Hace justo 100 años, en 1923, Charles Chaplin estrenó su segundo largometraje, Una mujer de París (A Woman of Paris). Un melodrama que narra la historia de dos jóvenes enamorados que planean huir juntos a París. Pero un inesperado hecho dramático, hace que el hombre no pueda acudir a la cita para escapar. La mujer al final se marcha sola y encuentra acomodo en la alta sociedad parisina. Años después ambos se reencuentran, pero ya todo es diferente.
Tras esa obra magna del cine que fue su primer largometraje, El chico (The Kid) de 1922, Chaplin se embarca en un melodrama, no exento de crítica moral y social, que contiene dos elementos diferenciales respecto al resto de su obra. Por un lado, este es el único film en el que Chaplin no aparece como actor y por otra parte, hay una renuncia a la comicidad. De hecho, esta circunstancia debió resultar tan desconcertante para los espectadores de la época, que fue necesario que se advirtiera de la misma al inicio de la película. Además, marcó en buena medida el fracaso comercial del film (a lo que ayudó también sus problemas con la censura y los escándalos personales de la actriz protagonista, Edna Purviance).
Añadido a esto, la película también marca otros dos hitos en la carrera del director.
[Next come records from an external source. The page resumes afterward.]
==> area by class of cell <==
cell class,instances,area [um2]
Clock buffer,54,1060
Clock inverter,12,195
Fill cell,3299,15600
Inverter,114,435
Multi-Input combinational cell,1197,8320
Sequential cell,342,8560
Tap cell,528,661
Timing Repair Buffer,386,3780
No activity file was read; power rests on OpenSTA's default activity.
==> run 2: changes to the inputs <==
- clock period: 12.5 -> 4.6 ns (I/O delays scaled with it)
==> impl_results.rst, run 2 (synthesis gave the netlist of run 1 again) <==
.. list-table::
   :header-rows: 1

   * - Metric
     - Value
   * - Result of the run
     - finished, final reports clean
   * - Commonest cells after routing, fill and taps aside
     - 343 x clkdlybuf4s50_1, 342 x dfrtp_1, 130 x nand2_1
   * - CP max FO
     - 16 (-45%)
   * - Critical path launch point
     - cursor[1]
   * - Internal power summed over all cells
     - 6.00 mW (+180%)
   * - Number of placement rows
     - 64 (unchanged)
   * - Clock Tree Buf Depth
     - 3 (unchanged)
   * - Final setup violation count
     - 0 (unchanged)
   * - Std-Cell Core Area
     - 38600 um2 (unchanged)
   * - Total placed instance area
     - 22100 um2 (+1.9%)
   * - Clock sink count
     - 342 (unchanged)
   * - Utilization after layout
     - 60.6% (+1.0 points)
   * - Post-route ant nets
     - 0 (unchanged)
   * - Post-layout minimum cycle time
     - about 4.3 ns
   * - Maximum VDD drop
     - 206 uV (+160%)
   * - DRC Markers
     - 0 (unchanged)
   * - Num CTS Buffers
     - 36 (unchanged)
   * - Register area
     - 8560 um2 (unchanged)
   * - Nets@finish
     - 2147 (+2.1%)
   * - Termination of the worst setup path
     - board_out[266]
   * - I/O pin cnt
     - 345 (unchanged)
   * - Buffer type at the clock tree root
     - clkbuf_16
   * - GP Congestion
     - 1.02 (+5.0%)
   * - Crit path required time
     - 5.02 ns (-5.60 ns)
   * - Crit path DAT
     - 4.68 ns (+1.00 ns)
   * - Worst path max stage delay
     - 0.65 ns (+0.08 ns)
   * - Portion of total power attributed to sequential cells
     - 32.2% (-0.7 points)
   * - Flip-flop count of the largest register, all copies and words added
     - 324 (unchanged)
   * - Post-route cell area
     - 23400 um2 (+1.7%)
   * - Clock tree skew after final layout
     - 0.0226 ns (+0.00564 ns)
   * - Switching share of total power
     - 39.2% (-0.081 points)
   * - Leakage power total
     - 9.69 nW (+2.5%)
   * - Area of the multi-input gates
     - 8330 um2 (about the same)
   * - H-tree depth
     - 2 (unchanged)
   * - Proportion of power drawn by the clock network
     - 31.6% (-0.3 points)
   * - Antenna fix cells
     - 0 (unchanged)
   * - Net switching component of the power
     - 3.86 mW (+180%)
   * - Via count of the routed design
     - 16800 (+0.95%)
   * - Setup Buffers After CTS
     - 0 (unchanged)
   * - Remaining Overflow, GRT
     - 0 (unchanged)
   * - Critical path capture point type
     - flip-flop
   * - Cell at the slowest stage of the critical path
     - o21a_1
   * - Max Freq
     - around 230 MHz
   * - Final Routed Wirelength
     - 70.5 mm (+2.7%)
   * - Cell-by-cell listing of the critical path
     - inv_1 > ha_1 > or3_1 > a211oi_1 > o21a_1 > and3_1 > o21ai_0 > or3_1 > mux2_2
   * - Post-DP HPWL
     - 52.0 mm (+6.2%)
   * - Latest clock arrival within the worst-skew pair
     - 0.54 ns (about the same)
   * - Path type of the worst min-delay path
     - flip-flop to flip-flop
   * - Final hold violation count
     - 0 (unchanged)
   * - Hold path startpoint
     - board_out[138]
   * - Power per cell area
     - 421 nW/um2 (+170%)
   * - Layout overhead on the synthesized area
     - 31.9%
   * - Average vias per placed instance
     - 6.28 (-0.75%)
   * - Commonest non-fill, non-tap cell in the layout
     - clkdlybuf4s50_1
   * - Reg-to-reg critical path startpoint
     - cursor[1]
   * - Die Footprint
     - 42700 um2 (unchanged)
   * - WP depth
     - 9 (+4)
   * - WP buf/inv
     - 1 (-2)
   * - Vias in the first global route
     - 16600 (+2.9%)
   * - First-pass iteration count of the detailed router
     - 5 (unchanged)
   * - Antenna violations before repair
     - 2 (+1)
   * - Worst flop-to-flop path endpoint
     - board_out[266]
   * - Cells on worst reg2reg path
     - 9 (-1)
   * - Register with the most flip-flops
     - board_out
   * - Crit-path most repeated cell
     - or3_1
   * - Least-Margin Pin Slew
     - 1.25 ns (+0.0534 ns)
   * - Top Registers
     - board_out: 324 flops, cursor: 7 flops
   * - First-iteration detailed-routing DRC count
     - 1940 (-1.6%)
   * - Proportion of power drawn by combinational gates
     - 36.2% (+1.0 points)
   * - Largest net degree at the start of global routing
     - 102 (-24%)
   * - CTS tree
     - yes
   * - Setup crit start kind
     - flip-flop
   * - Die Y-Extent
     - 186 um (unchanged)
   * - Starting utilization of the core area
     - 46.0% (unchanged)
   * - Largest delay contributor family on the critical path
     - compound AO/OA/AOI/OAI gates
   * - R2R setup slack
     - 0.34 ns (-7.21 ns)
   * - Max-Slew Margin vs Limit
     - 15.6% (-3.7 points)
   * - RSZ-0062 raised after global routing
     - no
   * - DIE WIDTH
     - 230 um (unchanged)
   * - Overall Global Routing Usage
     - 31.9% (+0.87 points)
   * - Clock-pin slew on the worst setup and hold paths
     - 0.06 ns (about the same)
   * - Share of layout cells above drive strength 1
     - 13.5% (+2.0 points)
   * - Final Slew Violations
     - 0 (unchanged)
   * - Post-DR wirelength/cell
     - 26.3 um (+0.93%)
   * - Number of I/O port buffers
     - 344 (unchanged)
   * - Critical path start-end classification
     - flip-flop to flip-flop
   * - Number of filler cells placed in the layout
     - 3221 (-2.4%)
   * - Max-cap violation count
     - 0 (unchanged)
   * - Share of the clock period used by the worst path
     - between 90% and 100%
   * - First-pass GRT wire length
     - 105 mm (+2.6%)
===== src/rtl/socket_frame_arbiter.sv =====
// Round-robin frame arbiter: grants one upstream FWFT FIFO at a time for a whole frame.
// Optional stall timeout/abort is enabled with the SOCKET_ARB_TIMEOUT_EN macro.
module socket_frame_arbiter #(
  parameter int unsigned N_SRC       = 4,
  parameter int unsigned DATA_W      = 8,
  parameter int unsigned FRAME_LEN   = 16,
  parameter int unsigned TIMEOUT_CYC = 64,
  localparam int unsigned IdW        = (N_SRC > 1) ? $clog2(N_SRC) : 1
) (
  input  logic                    i_clk,
  input  logic                    i_rst,
  input  logic [N_SRC-1:0]        i_empty,
  input  logic [N_SRC*DATA_W-1:0] i_data,
  output logic [N_SRC-1:0]        o_rd_en,
  input  logic                    i_ready,
  output logic [DATA_W-1:0]       o_data,
  output logic                    o_valid,
  output logic                    o_sof,
  output logic                    o_eof,
  output logic [IdW-1:0]          o_src_id,
  output logic                    o_busy,
  output logic                    o_abort
);

  localparam int unsigned CntW = (FRAME_LEN > 1) ? $clog2(FRAME_LEN) : 1;
  localparam logic [CntW-1:0] CntLast = CntW'(FRAME_LEN - 1);

  typedef enum logic [0:0] {StIdle, StXfer} state_e;

  state_e            state_q, state_d;
  logic [IdW-1:0]    grant_q, grant_d;
  logic [IdW-1:0]    rr_ptr_q, rr_ptr_d;
  logic [CntW-1:0]   cnt_q, cnt_d;
  logic [DATA_W-1:0] data_q;
  logic [IdW-1:0]    src_q;
  logic              valid_q, sof_q, eof_q;
  logic              pop;
  logic              found;
  logic [IdW-1:0]    pick;
  logic              abort_d;

  assign pop = (state_q == StXfer) & ~i_empty[grant_q] & i_ready;

  // First non-empty source after the last one served.
  always_comb begin
    found = 1'b0;
    pick  = '0;
    for (int unsigned off = 1; off <= N_SRC; off++) begin
      logic [IdW-1:0] idx;
      idx = IdW'((32'(rr_ptr_q) + off) % N_SRC);
      if (!found && !i_empty[idx]) begin
        found = 1'b1;
        pick  = idx;
      end
    end
  end

  always_comb begin
    o_rd_en = '0;
    if (pop) o_rd_en[grant_q] = 1'b1;
  end

`ifdef SOCKET_ARB_TIMEOUT_EN
  localparam int unsigned StW = $clog2(TIMEOUT_CYC + 1);
  logic [StW-1:0] stall_q, stall_d;
  logic           stall_empty;
  logic           abort_q;

  // Only an empty source ages the frame; downstream back-pressure holds the count.
  assign stall_empty = (state_q == StXfer) & i_empty[grant_q] & i_ready;

  always_comb begin
    stall_d = stall_q;
    abort_d = 1'b0;
    if (state_q != StXfer || pop) begin
      stall_d = '0;
    end else if (stall_empty) begin
      if (stall_q == StW'(TIMEOUT_CYC - 1)) begin
        stall_d = '0;
        abort_d = 1'b1;
      end else begin
        stall_d = stall_q + StW'(1);
      end
    end
  end

  always_ff @(posedge i_clk or posedge i_rst) begin
    if (i_rst) begin
      stall_q <= '0;
      abort_q <= 1'b0;
    end else begin
      stall_q <= stall_d;
      abort_q <= abort_d;
    end
  end

  assign o_abort = abort_q;
`else
  logic unused_timeout;
  assign unused_timeout = ^TIMEOUT_CYC;
  assign abort_d        = 1'b0;
  assign o_abort        = 1'b0;
`endif

  always_comb begin
    state_d  = state_q;
    grant_d  = grant_q;
    rr_ptr_d = rr_ptr_q;
    cnt_d    = cnt_q;
    unique case (state_q)
      StIdle: begin
        if (found) begin
          grant_d = pick;
          cnt_d   = '0;
          state_d = StXfer;
        end
      end
      StXfer: begin
        if (pop) begin
          if (cnt_q == CntLast) begin
            cnt_d    = '0;
            rr_ptr_d = grant_q;
            state_d  = StIdle;
          end else begin
            cnt_d = cnt_q + CntW'(1);
          end
        end else if (abort_d) begin
          cnt_d    = '0;
          rr_ptr_d = grant_q;
          state_d  = StIdle;
        end
      end
      default: state_d = StIdle;
    endcase
  end

  always_ff @(posedge i_clk or posedge i_rst) begin
    if (i_rst) begin
      state_q  <= StIdle;
      grant_q  <= '0;
      rr_ptr_q <= IdW'(N_SRC - 1);
      cnt_q    <= '0;
    end else begin
      state_q  <= state_d;
      grant_q  <= grant_d;
      rr_ptr_q <= rr_ptr_d;
      cnt_q    <= cnt_d;
    end
  end

  always_ff @(posedge i_clk or posedge i_rst) begin
    if (i_rst) begin
      data_q  <= '0;
      src_q   <= '0;
      valid_q <= 1'b0;
      sof_q   <= 1'b0;
      eof_q   <= 1'b0;
    end else begin
      valid_q <= pop;
      sof_q   <= pop && (cnt_q == '0);
      eof_q   <= pop && (cnt_q == CntLast);
      if (pop) begin
        data_q <= i_data[grant_q*DATA_W +: DATA_W];
        src_q  <= grant_q;
      end
    end
  end

  assign o_data   = data_q;
  assign o_valid  = valid_q;
  assign o_sof    = sof_q;
  assign o_eof    = eof_q;
  assign o_src_id = src_q;
  assign o_busy   = (state_q == StXfer);

endmodule


===== config.mk =====
export PLATFORM = sky130hd
export DESIGN_NAME = socket_frame_arbiter
export DESIGN_NICKNAME = d
export VERILOG_FILES = /design/src/rtl/socket_frame_arbiter.sv
export SDC_FILE = /design/constraint.sdc
export NUM_CORES = 1
export LEC_CHECK = 0
export CORE_MARGIN = 5
export CORE_UTILIZATION = 42
export DETAILED_ROUTE_END_ITERATION = 10
export PLACE_DENSITY = 0.78
export SLEW_MARGIN = 30
export SYNTH_ARGS = -nofsm -noshare
export SYNTH_HDL_FRONTEND = slang
export SYNTH_SLANG_ARGS = --single-unit

===== constraint.sdc =====
create_clock -name i_clk -period 2.4 [get_ports i_clk]
set_clock_uncertainty 0.15 [all_clocks]
set_input_delay 0.36 -clock i_clk [delete_from_list [all_inputs] [get_ports i_clk]]
set_output_delay 0.36 -clock i_clk [all_outputs]
set_load 0.05 [all_outputs]

; Word level (Yosys, flattened, before mapping)
; Cells that the tools add are included.
[classes]
addsub = 5
order_cmp = 6
eq_ne = 3
shifts = 1
muxes = 29
bitwise_logic = 4
n_reduce_logical = 15
[ops]
columns = op, count
row1 = $shiftx 32x6->8, 1
row2 = $mux 4, 4
row3 = $lt 2x3->1 const B, 5
row4 = $mux 1, 13
row5 = $bmux 1 s2, 5
row6 = $mux 2, 4
row7 = $pmux 4 s2, 1
row8 = $logic_and 1x1->1, 6
row9 = $logic_not 1->1, 5
row10 = $add 2x1->2 const B, 2
row11 = $add 2x2->2 const B, 2
row12 = $add 4x1->4 const B, 1
row13 = $eq 4x4->1 const B, 1
row14 = $logic_not 4->1, 1
row15 = $reduce_and 2->1, 2
row16 = $reduce_and 3->1, 1
row17 = $and 1x1->1, 2
row18 = $demux 1 s2, 1
row19 = $ge 2x1->1 const B, 1
row20 = $ne 2x1->1 const B, 1
row21 = $ne 2x2->1 const B, 1
row22 = $not 1->1, 2
row23 = $pmux 1 s2, 1
[totals]
register_bits = 22
output_inout_bits = 19
word_cells = 72

; Longest topological paths before layout
; Gate-level depths: netlist (run 1).
[logic_depth]
word_depth = 14
mapped_depth = 7

; Worst setup path before layout (run 1)
; OpenSTA, ideal clock, no wires.
[synth_timing]
path_type = register to output
start = reg state_q, in the netlist o_busy
end = out o_rd_en[1]
arrival_time_ns = 1.996
setup_slack_ns = -0.106
stages_incl_launch_ff = 3
cell_sequence = dfrtp_1 -> nand3_1 -> nor3_1
[synth_via]
elab_chain_cells = 3
[synth_rtl]
columns = element, line
row1 = start: declaration, 30  ; state_e state_q, state_d;
row2 = start signal: assignment, 139  ; state_q <= StIdle;
row3 = start signal: assignment, 144  ; state_q <= state_d;
row4 = $and 1x1->1 (2 in a row), 42  ; assign pop = (state_q == StXfer) & ~i_empty[grant_q] & i_ready;
row5 = $mux 4, 60  ; if (pop) o_rd_en[grant_q] = 1'b1;
row6 = end: declaration, 14  ; output logic [N_SRC-1:0] o_rd_en,
; No other way between the ends.

; Final worst setup path (run 1)
[layout_timing]
start = reg grant_q[0]
end = out o_rd_en[3]
[layout_via]
elab_chain_cells = 6
word_cells_on_any_way = 11
cone_classes = order compare: 2 / mux: 5 / bitwise: 3 / reduce/logical: 1
[layout_rtl]
columns = element, line
row1 = start: declaration, 31  ; logic [IdW-1:0] grant_q, grant_d;
row2 = start signal: assignment, 145  ; grant_q <= grant_d;
row3 = "parallel branches: the longest is 5 deep, another holds $lt 2x3->1", -
row4 = $mux 4 *, 60
; Every way passes the cells marked *. The select of a mux whose other input is x is not followed.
Se trata del primer trabajo que realizó para la productora United Artist (fundada por Mary Pickford, Douglas Fairbanks, D.W.Griffith y el propio Chaplin) y al mismo tiempo fue su última colaboración con su actriz principal en el grueso de su carrera desde 1915 hasta ese momento, la gran Edna Purviance.
En lo que respecta al film en sí mismo, este sigue el esquema clásico del melodrama, en el que un terrible y desafortunado malentendido marca la vida de dos enamorados que, al reencontrarse, ven que las circunstancias y especialmente ellos mismos han cambiado de forma casi irremediable.
Encarnando a los principales personajes, la protagonista está interpretada por Edna Purviance. Sobre ella recae el peso principal de la trama y su presencia es prácticamente omnipresente a lo largo de toda la película. Purviance hace una excelente interpretación, llena de matices y muy contenida para los estándares interpretativos del cine mudo. A su alrededor, por un lado su primer amor, encarnado con solvencia por Carl Miller, y por el otro, como amante de la alta sociedad, espléndido en su ambigüedad Adolph Menjou, un tipo superficial y frívolo, pero con un punto de desenfado que le aleja del villano tradicional.
Chaplin realiza un film elegante, espléndidamente rodado, con su habitual cuidado extremo por los detalles y salpicado de sutilezas (que muchos han visto como un antecedente del estilo de Lubitsch), con una portentosa puesta en escena más propia del cine alemán de la UFA, que del Hollywood de la época, con un buen ritmo, pero que visto en perspectiva nos cuesta conectar con el resto de su obra. Ciertamente aparecen conflictos latentes en el conjunto de su filmografía, como la lucha entre ricos y pobres, la denuncia de la hipocresía o la redención final. Pero no es complicado entender que esta película aparezca algo desubicada en el contexto de la carrera de Chaplin. La renuncia a la comedia, la ausencia de Chaplin-Charlot en pantalla y el tempo pausado de un film, que no conmociona tanto como sí lo hacía The Kid y que además carece del vértigo y la trepidante acción del grueso de su obra anterior, convierte Una mujer de París en una ‹rara avis›.
Chaplin parece querer marcar un punto de inflexión en su carrera, realizando un film maduro, elegante, sin estridencias, en un ejercicio de contención donde la pareja protagonista no termina de estremecer al espectador al transmitirnos la tragedia que les rodea, y en el que el personaje antagonista se nos presenta con un punto amable y desenfadado, que impide considerarlo un malo absoluto al que odiar.
Chaplin pasa de la exposición descarnada a la búsqueda de matices, pero al mismo tiempo otorgando al azar y al destino incierto las dosis de relevancia que ya mostraba en muchas de sus obras anteriores. Chaplin parece querer desprenderse algo de sí mismo, no solo desapareciendo de delante de la pantalla, sino renunciando a muchas de sus señas de identidad, alejándose de Buster Keaton o Harold Lloyd y tendiendo la mano del maestro D.W. Griffith.
En cualquier caso, una película notable, recomendable, con un tempo que la hace perfectamente visionable hoy en día (a diferencia de muchas películas de la época), y que quizás no provoque las emociones exacerbadas de otras obras de su autor, pero que sin duda no deja de ser un ejercicio de gran cine influyente en muchas obras posteriores.